Reinforcement learning algorithms that optimize a policy directly via gradient ascent on expected rewards.
Policy gradient methods are a family of reinforcement learning algorithms that optimize a policy's parameters directly, rather than deriving behavior indirectly from estimated value functions. The core idea is to parameterize the policy — often as a neural network — and compute the gradient of expected cumulative reward with respect to those parameters. By following this gradient upward through repeated updates, the agent learns to take actions that yield higher long-term returns. This direct optimization makes policy gradient methods particularly well-suited to continuous action spaces, where enumerating or maximizing over all possible actions is computationally intractable.

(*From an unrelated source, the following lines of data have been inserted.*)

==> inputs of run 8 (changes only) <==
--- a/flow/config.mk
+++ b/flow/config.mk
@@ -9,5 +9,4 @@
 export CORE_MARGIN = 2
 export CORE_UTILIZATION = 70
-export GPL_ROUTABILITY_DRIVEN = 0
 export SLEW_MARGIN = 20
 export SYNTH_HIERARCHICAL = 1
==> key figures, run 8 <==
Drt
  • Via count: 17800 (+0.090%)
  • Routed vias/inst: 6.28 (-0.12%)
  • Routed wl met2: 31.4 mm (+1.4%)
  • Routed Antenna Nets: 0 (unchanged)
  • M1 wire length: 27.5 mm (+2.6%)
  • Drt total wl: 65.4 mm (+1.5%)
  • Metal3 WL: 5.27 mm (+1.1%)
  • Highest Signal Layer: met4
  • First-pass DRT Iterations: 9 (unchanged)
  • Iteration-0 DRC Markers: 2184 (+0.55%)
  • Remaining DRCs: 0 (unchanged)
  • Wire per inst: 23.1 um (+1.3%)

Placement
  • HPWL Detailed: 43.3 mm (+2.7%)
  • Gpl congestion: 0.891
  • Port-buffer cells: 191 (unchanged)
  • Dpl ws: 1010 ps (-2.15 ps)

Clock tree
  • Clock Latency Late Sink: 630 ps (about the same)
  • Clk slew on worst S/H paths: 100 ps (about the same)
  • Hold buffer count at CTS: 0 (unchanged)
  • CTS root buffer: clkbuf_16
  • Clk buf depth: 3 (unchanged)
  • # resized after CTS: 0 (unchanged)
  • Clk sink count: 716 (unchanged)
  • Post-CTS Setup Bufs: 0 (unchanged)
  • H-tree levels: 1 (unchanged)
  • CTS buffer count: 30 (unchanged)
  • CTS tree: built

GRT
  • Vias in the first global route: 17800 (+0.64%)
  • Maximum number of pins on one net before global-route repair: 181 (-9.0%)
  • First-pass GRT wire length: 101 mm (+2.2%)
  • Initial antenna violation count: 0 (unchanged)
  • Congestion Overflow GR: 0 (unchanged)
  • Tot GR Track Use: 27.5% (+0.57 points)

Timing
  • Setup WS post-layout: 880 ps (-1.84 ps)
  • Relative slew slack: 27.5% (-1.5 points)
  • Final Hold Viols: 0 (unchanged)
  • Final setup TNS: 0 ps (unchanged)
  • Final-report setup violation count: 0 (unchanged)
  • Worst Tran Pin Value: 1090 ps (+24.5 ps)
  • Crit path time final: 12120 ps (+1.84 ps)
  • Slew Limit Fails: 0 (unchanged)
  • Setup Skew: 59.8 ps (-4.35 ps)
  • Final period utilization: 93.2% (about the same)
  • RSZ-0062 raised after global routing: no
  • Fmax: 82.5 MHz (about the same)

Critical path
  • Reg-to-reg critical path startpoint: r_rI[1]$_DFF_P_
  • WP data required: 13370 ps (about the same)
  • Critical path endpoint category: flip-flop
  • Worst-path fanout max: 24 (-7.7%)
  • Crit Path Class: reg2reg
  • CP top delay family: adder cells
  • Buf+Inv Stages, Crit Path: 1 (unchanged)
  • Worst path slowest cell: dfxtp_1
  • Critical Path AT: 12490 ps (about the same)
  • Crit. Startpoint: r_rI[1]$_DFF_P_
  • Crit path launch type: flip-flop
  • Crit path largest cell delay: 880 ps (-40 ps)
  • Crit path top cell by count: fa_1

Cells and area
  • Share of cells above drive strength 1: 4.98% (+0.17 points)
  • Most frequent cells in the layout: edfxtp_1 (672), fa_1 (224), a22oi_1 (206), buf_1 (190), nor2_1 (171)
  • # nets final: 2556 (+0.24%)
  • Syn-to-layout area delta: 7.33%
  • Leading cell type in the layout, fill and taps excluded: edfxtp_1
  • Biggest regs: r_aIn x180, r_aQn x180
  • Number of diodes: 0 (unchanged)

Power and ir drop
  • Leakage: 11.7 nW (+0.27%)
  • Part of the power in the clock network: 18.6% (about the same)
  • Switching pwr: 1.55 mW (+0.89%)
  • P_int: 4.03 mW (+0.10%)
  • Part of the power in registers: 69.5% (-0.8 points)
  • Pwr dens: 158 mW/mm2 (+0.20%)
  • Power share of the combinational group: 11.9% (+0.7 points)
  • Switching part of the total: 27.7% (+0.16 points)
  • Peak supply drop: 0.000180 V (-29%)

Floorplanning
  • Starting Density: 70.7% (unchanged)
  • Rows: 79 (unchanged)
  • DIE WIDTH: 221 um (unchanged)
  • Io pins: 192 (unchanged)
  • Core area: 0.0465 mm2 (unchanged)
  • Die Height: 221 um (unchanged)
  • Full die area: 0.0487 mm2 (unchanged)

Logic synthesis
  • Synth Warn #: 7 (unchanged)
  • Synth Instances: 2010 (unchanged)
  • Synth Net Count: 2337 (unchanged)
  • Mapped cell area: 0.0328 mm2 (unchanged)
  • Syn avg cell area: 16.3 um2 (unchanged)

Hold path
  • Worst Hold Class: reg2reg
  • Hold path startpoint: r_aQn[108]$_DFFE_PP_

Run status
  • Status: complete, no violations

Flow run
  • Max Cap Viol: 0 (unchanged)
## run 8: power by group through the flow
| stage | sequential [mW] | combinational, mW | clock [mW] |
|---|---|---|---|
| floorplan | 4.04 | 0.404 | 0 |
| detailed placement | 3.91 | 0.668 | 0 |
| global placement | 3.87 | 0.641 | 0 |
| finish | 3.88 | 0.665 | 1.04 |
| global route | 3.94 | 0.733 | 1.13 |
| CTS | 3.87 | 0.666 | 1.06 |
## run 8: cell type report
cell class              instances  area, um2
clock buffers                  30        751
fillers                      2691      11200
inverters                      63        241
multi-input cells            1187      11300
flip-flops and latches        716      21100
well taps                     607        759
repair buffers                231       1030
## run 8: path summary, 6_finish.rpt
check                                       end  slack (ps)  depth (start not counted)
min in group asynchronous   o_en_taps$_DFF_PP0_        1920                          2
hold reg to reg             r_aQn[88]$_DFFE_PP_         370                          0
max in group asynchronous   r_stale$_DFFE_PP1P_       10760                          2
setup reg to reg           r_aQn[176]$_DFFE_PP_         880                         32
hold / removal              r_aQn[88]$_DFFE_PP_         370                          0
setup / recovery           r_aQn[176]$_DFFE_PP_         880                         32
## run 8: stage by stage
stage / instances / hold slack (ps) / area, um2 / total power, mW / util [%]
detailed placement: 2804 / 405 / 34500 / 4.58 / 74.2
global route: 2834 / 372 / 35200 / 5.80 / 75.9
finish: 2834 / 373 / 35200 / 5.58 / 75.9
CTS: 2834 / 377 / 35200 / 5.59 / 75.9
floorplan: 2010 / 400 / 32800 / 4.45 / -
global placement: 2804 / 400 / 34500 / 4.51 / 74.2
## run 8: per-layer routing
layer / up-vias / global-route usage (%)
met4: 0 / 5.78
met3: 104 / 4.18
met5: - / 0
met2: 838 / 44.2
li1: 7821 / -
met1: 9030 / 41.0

The foundational algorithm in this family is REINFORCE, introduced by Ronald Williams in 1992, which estimates the policy gradient using sampled trajectories of experience. The key insight is that even though the reward signal is non-differentiable with respect to the actions taken, the log-probability of those actions under the policy is differentiable — enabling gradient-based optimization. In practice, raw REINFORCE suffers from high variance in gradient estimates, making learning slow and unstable. Subtracting a baseline — typically an estimate of the state's value — reduces this variance without introducing bias, a technique central to modern implementations.
Actor-Critic methods extend this framework by maintaining two components: an actor that represents the policy and a critic that estimates a value function. The critic's estimates serve as low-variance baselines or advantage signals, guiding the actor's updates more efficiently than Monte Carlo returns alone. This architecture underlies many state-of-the-art algorithms, including Proximal Policy Optimization (PPO) and Soft Actor-Critic (SAC), which add further stabilization through clipped objectives or entropy regularization.
Policy gradient methods matter because they are among the most general and flexible tools in deep reinforcement learning. They handle stochastic policies naturally, support exploration through entropy bonuses, and scale to high-dimensional action spaces. Their ability to optimize non-differentiable reward signals end-to-end has made them central to breakthroughs in robotics, game playing, and large language model alignment through techniques like reinforcement learning from human feedback (RLHF).